Make your reply a word-for-word repeat of the records.

DATA LISTING Start Marker

## src/rtl/fetch_stall_ctrl_pkg.sv

```systemverilog
// Shared CPU constants for the fetch stage: FSM encoding, NOP word,
// PC step and the stall run-length timeout threshold.
package fetch_stall_ctrl_pkg;

    typedef enum logic [1:0] {
        ST_BOOT    = 2'd0,
        ST_RUN     = 2'd1,
        ST_STALLED = 2'd2
    } fetch_state_t;

    localparam logic [31:0] NOP_INSTR      = 32'h0000_0000;
    localparam logic [31:0] PC_INCR        = 32'd4;
    localparam logic [3:0]  TIMEOUT_THRESH = 4'd15;

    function automatic logic [31:0] next_pc(input logic [31:0] pc);
        return pc + PC_INCR;
    endfunction

endpackage

```

## src/rtl/fetch_stall_ctrl_sat_counter16.sv

```systemverilog
// 16-bit event counter that sticks at 0xFFFF instead of wrapping.
// Synchronous active-low reset.
module sat_counter16 (
    input  logic        clk,
    input  logic        rst_n,
    input  logic        inc,
    output logic [15:0] count
);

    always_ff @(posedge clk) begin
        if (!rst_n) begin
            count <= 16'h0000;
        end else if (inc && (count != 16'hFFFF)) begin
            count <= count + 16'h0001;
        end
    end

endmodule

```

## src/rtl/fetch_stall_ctrl.sv

```systemverilog
// Fetch-stage PC and IF/ID register control with stall/flush handling,
// stall/flush statistics and a sticky long-stall timeout flag.
module fetch_stall_ctrl (
    input  logic        clk_i,
    input  logic        rst_i,
    input  logic        stall_pc_i,
    input  logic        stall_ifid_i,
    input  logic        flush_i,
    input  logic [31:0] target_i,
    input  logic [31:0] instr_i,
    output logic [31:0] pc_o,
    output logic [31:0] ifid_pc4_o,
    output logic [31:0] ifid_instr_o,
    output logic        ifid_valid_o,
    output logic [15:0] stall_cnt_o,
    output logic [15:0] flush_cnt_o,
    output logic        timeout_o
);

    import fetch_stall_ctrl_pkg::*;

    fetch_state_t state_q, state_d;
    logic [31:0]  pc_q, pc_d;
    logic [31:0]  ifid_pc4_q, ifid_pc4_d;
    logic [31:0]  ifid_instr_q, ifid_instr_d;
    logic         ifid_valid_q, ifid_valid_d;
    logic [3:0]   run_len_q, run_len_d;
    logic         timeout_q, timeout_d;
    logic         stall_inc;
    logic         flush_inc;

    always_ff @(posedge clk_i) begin
        if (!rst_i) begin
            state_q <= ST_BOOT;
        end else begin
            state_q <= state_d;
        end
    end

    // Datapath registers share the FSM's reset so a reset mid-stall or
    // mid-flush leaves nothing behind.
    always_ff @(posedge clk_i) begin
        if (!rst_i) begin
            pc_q         <= 32'h0;
            ifid_pc4_q   <= 32'h0;
            ifid_instr_q <= NOP_INSTR;
            ifid_valid_q <= 1'b0;
            run_len_q    <= 4'h0;
            timeout_q    <= 1'b0;
        end else begin
            pc_q         <= pc_d;
            ifid_pc4_q   <= ifid_pc4_d;
            ifid_instr_q <= ifid_instr_d;
            ifid_valid_q <= ifid_valid_d;
            run_len_q    <= run_len_d;
            timeout_q    <= timeout_d;
        end
    end

    always_comb begin
        state_d      = state_q;
        pc_d         = pc_q;
        ifid_pc4_d   = ifid_pc4_q;
        ifid_instr_d = ifid_instr_q;
        ifid_valid_d = ifid_valid_q;
        run_len_d    = run_len_q;
        timeout_d    = timeout_q;
        stall_inc    = 1'b0;
        flush_inc    = 1'b0;

        case (state_q)
            ST_BOOT: begin
                state_d      = ST_RUN;
                ifid_pc4_d   = 32'h0;
                ifid_instr_d = NOP_INSTR;
                ifid_valid_d = 1'b0;
                run_len_d    = 4'h0;
            end
            default: begin
                if (flush_i) begin
                    state_d      = ST_RUN;
                    pc_d         = target_i;
                    ifid_pc4_d   = 32'h0;
                    ifid_instr_d = NOP_INSTR;
                    ifid_valid_d = 1'b0;
                    run_len_d    = 4'h0;
                    flush_inc    = 1'b1;
                end else begin
                    if (!stall_pc_i) begin
                        pc_d = next_pc(pc_q);
                    end
                    if (!stall_ifid_i) begin
                        state_d      = ST_RUN;
                        ifid_pc4_d   = next_pc(pc_q);
                        ifid_instr_d = instr_i;
                        ifid_valid_d = 1'b1;
                        run_len_d    = 4'h0;
                    end else begin
                        // Run length counts stalled cycles; the cycle that
                        // finds it already at threshold is the 16th in a row.
                        state_d   = ST_STALLED;
                        stall_inc = 1'b1;
                        if (run_len_q == TIMEOUT_THRESH) begin
                            timeout_d = 1'b1;
                        end else begin
                            run_len_d = run_len_q + 4'h1;
                        end
                    end
                end
            end
        endcase
    end

    sat_counter16 u_stall_cnt (
        .clk   (clk_i),
        .rst_n (rst_i),
        .inc   (stall_inc),
        .count (stall_cnt_o)
    );

    sat_counter16 u_flush_cnt (
        .clk   (clk_i),
        .rst_n (rst_i),
        .inc   (flush_inc),
        .count (flush_cnt_o)
    );

    assign pc_o         = pc_q;
    assign ifid_pc4_o   = ifid_pc4_q;
    assign ifid_instr_o = ifid_instr_q;
    assign ifid_valid_o = ifid_valid_q;
    assign timeout_o    = timeout_q;

endmodule

```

DATA LISTING End Marker

SOLUTION →
## src/rtl/fetch_stall_ctrl_pkg.sv

```systemverilog
// Shared CPU constants for the fetch stage: FSM encoding, NOP word,
// PC step and the stall run-length timeout threshold.
package fetch_stall_ctrl_pkg;

    typedef enum logic [1:0] {
        ST_BOOT    = 2'd0,
        ST_RUN     = 2'd1,
        ST_STALLED = 2'd2
    } fetch_state_t;

    localparam logic [31:0] NOP_INSTR      = 32'h0000_0000;
    localparam logic [31:0] PC_INCR        = 32'd4;
    localparam logic [3:0]  TIMEOUT_THRESH = 4'd15;

    function automatic logic [31:0] next_pc(input logic [31:0] pc);
        return pc + PC_INCR;
    endfunction

endpackage

```

## src/rtl/fetch_stall_ctrl_sat_counter16.sv

```systemverilog
// 16-bit event counter that sticks at 0xFFFF instead of wrapping.
// Synchronous active-low reset.
module sat_counter16 (
    input  logic        clk,
    input  logic        rst_n,
    input  logic        inc,
    output logic [15:0] count
);

    always_ff @(posedge clk) begin
        if (!rst_n) begin
            count <= 16'h0000;
        end else if (inc && (count != 16'hFFFF)) begin
            count <= count + 16'h0001;
        end
    end

endmodule

```

## src/rtl/fetch_stall_ctrl.sv

```systemverilog
// Fetch-stage PC and IF/ID register control with stall/flush handling,
// stall/flush statistics and a sticky long-stall timeout flag.
module fetch_stall_ctrl (
    input  logic        clk_i,
    input  logic        rst_i,
    input  logic        stall_pc_i,
    input  logic        stall_ifid_i,
    input  logic        flush_i,
    input  logic [31:0] target_i,
    input  logic [31:0] instr_i,
    output logic [31:0] pc_o,
    output logic [31:0] ifid_pc4_o,
    output logic [31:0] ifid_instr_o,
    output logic        ifid_valid_o,
    output logic [15:0] stall_cnt_o,
    output logic [15:0] flush_cnt_o,
    output logic        timeout_o
);

    import fetch_stall_ctrl_pkg::*;

    fetch_state_t state_q, state_d;
    logic [31:0]  pc_q, pc_d;
    logic [31:0]  ifid_pc4_q, ifid_pc4_d;
    logic [31:0]  ifid_instr_q, ifid_instr_d;
    logic         ifid_valid_q, ifid_valid_d;
    logic [3:0]   run_len_q, run_len_d;
    logic         timeout_q, timeout_d;
    logic         stall_inc;
    logic         flush_inc;

    always_ff @(posedge clk_i) begin
        if (!rst_i) begin
            state_q <= ST_BOOT;
        end else begin
            state_q <= state_d;
        end
    end

    // Datapath registers share the FSM's reset so a reset mid-stall or
    // mid-flush leaves nothing behind.
    always_ff @(posedge clk_i) begin
        if (!rst_i) begin
            pc_q         <= 32'h0;
            ifid_pc4_q   <= 32'h0;
            ifid_instr_q <= NOP_INSTR;
            ifid_valid_q <= 1'b0;
            run_len_q    <= 4'h0;
            timeout_q    <= 1'b0;
        end else begin
            pc_q         <= pc_d;
            ifid_pc4_q   <= ifid_pc4_d;
            ifid_instr_q <= ifid_instr_d;
            ifid_valid_q <= ifid_valid_d;
            run_len_q    <= run_len_d;
            timeout_q    <= timeout_d;
        end
    end

    always_comb begin
        state_d      = state_q;
        pc_d         = pc_q;
        ifid_pc4_d   = ifid_pc4_q;
        ifid_instr_d = ifid_instr_q;
        ifid_valid_d = ifid_valid_q;
        run_len_d    = run_len_q;
        timeout_d    = timeout_q;
        stall_inc    = 1'b0;
        flush_inc    = 1'b0;

        case (state_q)
            ST_BOOT: begin
                state_d      = ST_RUN;
                ifid_pc4_d   = 32'h0;
                ifid_instr_d = NOP_INSTR;
                ifid_valid_d = 1'b0;
                run_len_d    = 4'h0;
            end
            default: begin
                if (flush_i) begin
                    state_d      = ST_RUN;
                    pc_d         = target_i;
                    ifid_pc4_d   = 32'h0;
                    ifid_instr_d = NOP_INSTR;
                    ifid_valid_d = 1'b0;
                    run_len_d    = 4'h0;
                    flush_inc    = 1'b1;
                end else begin
                    if (!stall_pc_i) begin
                        pc_d = next_pc(pc_q);
                    end
                    if (!stall_ifid_i) begin
                        state_d      = ST_RUN;
                        ifid_pc4_d   = next_pc(pc_q);
                        ifid_instr_d = instr_i;
                        ifid_valid_d = 1'b1;
                        run_len_d    = 4'h0;
                    end else begin
                        // Run length counts stalled cycles; the cycle that
                        // finds it already at threshold is the 16th in a row.
                        state_d   = ST_STALLED;
                        stall_inc = 1'b1;
                        if (run_len_q == TIMEOUT_THRESH) begin
                            timeout_d = 1'b1;
                        end else begin
                            run_len_d = run_len_q + 4'h1;
                        end
                    end
                end
            end
        endcase
    end

    sat_counter16 u_stall_cnt (
        .clk   (clk_i),
        .rst_n (rst_i),
        .inc   (stall_inc),
        .count (stall_cnt_o)
    );

    sat_counter16 u_flush_cnt (
        .clk   (clk_i),
        .rst_n (rst_i),
        .inc   (flush_inc),
        .count (flush_cnt_o)
    );

    assign pc_o         = pc_q;
    assign ifid_pc4_o   = ifid_pc4_q;
    assign ifid_instr_o = ifid_instr_q;
    assign ifid_valid_o = ifid_valid_q;
    assign timeout_o    = timeout_q;

endmodule

```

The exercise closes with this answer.